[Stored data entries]
# # # # #

Source: an optimization exercise on an open RTL-to-GDS flow (aim: small area, a short achievable clock period and few clock cycles per item). Production flows keep margins and buffers that such runs may drop.
RTL that was checked went through simulation tests only; none was proved equivalent to the original.
No functional check of the RTL was part of run 2.
Power is estimated from default activity; no workload was simulated.

### design/flow/flow/run.sh
#!/bin/bash
# Standard ORFS layout with fast port buffers and free cell resizing:
#  - ports are buffered with buf_2 instead of the default delay-buffer cell
#  - the resizer may swap a cell for any cell of the same function
#    (MATCH_CELL_FOOTPRINT=0), not only same-footprint ones.
set -euo pipefail
bash standard.sh MATCH_CELL_FOOTPRINT=0 \
  "BUFFER_PORTS_ARGS=-buffer_cell sky130_fd_sc_hd__buf_2" \
  finish > standard.log 2>&1
### design/flow/standard.sh
#!/bin/bash
# synth_recipe.tcl (not shown) runs the flow's synth.tcl, then flattens the netlist and writes it again
# the make line also repeats each setting of config.mk as NAME=value (left out here)
make -C /OpenROAD-flow-scripts/flow DESIGN_CONFIG=/design/flow/config.mk WORK_HOME=/design/flow/orfs CLKGATE_MAP_FILE= SYNTH_SCRIPT=/design/flow/synth_recipe.tcl "${@:-finish}"
### design/flow/config.mk
export PLATFORM = sky130hd
export DESIGN_NAME = can_frame_parser
export DESIGN_NICKNAME = can_frame_parser
export VERILOG_FILES = /design/flow/design.v
export SDC_FILE = /design/flow/constraint.sdc
export NUM_CORES = 4
export LEC_CHECK = 0
export CAP_MARGIN = 20
export CORE_MARGIN = 2
export CORE_UTILIZATION = 35
export PLACE_DENSITY = 0.6
export SETUP_SLACK_MARGIN = 2.0
export SLEW_MARGIN = 20
### design/flow/constraint.sdc
create_clock -name core_clock -period 6.0 [get_ports {clk}]
set_input_delay 1.2000 -clock core_clock [delete_from_list [all_inputs] [get_ports {clk}]]
set_output_delay 1.2000 -clock core_clock [all_outputs]
set_load 0.01 [all_outputs]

# # # # #

● **Task prompt**
Exactly how many lines of the data include the word "period"? Reply with that number only.

● **Reply to the task**
2